O Globo, n. 31491, 26/10/2019. Opinião, p. 2

Aumentam incertezas na Argentina com a disputa de poder na oposição



Cristina Fernández de Kirchner tem sido personagem influente, mas de pouca visibilidade, na disputa presidencial que mobiliza 33 milhões de argentinos às urnas no domingo. Tendo sido presidente por duas vezes (de 2007 a 2015), a senadora peronista agora é candidata a vice na chapa de Alberto Fernández, seu antigo chefe de gabinete na presidência. Os Fernández, que não são parentes, despontam como favoritos no embate com o presidente Mauricio Macri, cujas chances de reeleição minguaram com a rejeição ao seu programa gradualista de ajuste fiscal. A campanha termina sem que a dupla tenha elucidado uma questão-chave para a parte do eleitorado argentino que lhes promete o voto: em qual dos Fernández estarão votando para exercer o poder real da presidência, caso sejam eleitos?

A dúvida se fundamenta na personalidade de Cristina, de carisma e ambição de poder reconhecidos desde 2003, quando o marido, Néstor Kirchner, se elegeu presidente. Além disso, emergem contradições entre os Fernández sobre como seria a condução da política econômica, impulsionadas pela clara disposição da ala liderada pelos filhos de Cristina — o grupo La Cámpora — para disputar espaço nas decisões de um eventual governo.
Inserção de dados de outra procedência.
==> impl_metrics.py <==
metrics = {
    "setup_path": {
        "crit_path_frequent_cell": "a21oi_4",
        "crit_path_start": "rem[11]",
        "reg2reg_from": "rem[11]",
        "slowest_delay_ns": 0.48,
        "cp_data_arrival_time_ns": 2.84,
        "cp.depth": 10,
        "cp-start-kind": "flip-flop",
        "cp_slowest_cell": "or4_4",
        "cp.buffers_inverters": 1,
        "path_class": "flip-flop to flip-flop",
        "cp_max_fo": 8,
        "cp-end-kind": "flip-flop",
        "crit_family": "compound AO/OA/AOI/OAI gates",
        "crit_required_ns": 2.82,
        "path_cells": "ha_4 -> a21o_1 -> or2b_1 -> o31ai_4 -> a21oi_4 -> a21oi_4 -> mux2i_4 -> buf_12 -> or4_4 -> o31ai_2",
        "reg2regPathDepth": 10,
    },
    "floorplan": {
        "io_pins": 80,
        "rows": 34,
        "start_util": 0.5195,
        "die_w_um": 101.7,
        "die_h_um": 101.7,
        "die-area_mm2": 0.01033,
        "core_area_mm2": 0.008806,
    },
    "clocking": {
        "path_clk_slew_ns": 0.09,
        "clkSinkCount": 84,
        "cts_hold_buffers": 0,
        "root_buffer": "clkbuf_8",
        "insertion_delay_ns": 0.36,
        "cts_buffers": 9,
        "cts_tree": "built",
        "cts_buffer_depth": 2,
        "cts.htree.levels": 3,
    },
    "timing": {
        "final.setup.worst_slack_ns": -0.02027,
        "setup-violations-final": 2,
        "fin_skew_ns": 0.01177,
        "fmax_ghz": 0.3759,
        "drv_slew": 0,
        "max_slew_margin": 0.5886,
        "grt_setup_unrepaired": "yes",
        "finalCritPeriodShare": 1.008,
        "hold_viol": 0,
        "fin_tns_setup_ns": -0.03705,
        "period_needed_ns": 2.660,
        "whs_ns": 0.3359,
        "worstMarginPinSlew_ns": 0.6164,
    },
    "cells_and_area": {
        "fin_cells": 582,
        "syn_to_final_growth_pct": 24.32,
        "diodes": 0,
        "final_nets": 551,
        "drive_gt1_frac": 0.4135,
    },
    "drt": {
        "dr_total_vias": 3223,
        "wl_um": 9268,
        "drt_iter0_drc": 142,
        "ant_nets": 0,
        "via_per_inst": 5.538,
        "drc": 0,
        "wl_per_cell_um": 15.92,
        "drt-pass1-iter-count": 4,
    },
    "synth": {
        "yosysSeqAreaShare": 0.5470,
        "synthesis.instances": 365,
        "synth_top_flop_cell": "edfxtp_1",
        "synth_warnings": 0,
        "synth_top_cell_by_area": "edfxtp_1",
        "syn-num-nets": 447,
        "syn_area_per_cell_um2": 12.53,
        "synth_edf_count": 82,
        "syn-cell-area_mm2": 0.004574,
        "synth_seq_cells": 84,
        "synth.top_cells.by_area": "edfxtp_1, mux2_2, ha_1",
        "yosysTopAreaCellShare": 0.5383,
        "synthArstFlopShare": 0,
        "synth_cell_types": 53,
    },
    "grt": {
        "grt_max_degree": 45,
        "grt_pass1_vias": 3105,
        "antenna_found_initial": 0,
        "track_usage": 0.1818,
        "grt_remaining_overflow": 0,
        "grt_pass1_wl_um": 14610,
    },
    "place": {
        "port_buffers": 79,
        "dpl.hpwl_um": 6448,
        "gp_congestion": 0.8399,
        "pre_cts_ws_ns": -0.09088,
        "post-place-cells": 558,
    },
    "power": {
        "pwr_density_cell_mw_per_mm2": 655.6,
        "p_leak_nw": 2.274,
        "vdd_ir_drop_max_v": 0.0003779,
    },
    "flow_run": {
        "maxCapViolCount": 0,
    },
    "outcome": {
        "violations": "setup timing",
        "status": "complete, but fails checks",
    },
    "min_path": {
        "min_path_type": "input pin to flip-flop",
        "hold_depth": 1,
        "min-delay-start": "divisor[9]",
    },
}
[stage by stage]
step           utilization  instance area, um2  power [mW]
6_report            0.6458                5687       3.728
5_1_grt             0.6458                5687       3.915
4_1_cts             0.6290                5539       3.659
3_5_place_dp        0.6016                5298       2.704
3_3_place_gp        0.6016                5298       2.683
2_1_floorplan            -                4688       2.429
Alberto tem se esforçado para demonstrar que, se eleito, exercerá efetivamente o poder presidencial. No entanto, às vezes deixa entrever a fragilidade da aliança com Cristina — para muitos, resultante de conversas dele com Jorge Mario Bergoglio, antigo arcebispo metropolitano de Buenos Aires e hoje Papa Francisco. Em recente reunião com investidores americanos, em Buenos Aires, o candidato sugeriu, por exemplo, que Cristina prepara a retirada da vida política argentina, e relegou à periferia do peronismo o movimento La Cámpora. Certo é que proliferam dúvidas sobre qual dos Fernández prevaleceria no poder, se vencedores. Temores se materializam no mercado financeiro, onde crescem as apostas contra o combalido peso argentino. O cenário eleitoral favorável aos Fernández, apesar dos esforços de Macri para garantir um segundo turno, impele a cotação do dólar no mercado futuro.

Depois de subir mais de 60% nos últimos 12 meses, a moeda americana chegou ao patamar de 75 pesos. Nesta semana, aumentou para 95 pesos nos contratos financeiros com liquidação prevista para março do ano que vem. É o custo da incerteza sobre o rumo do país, caso os Fernández vençam a disputa com Macri amanhã.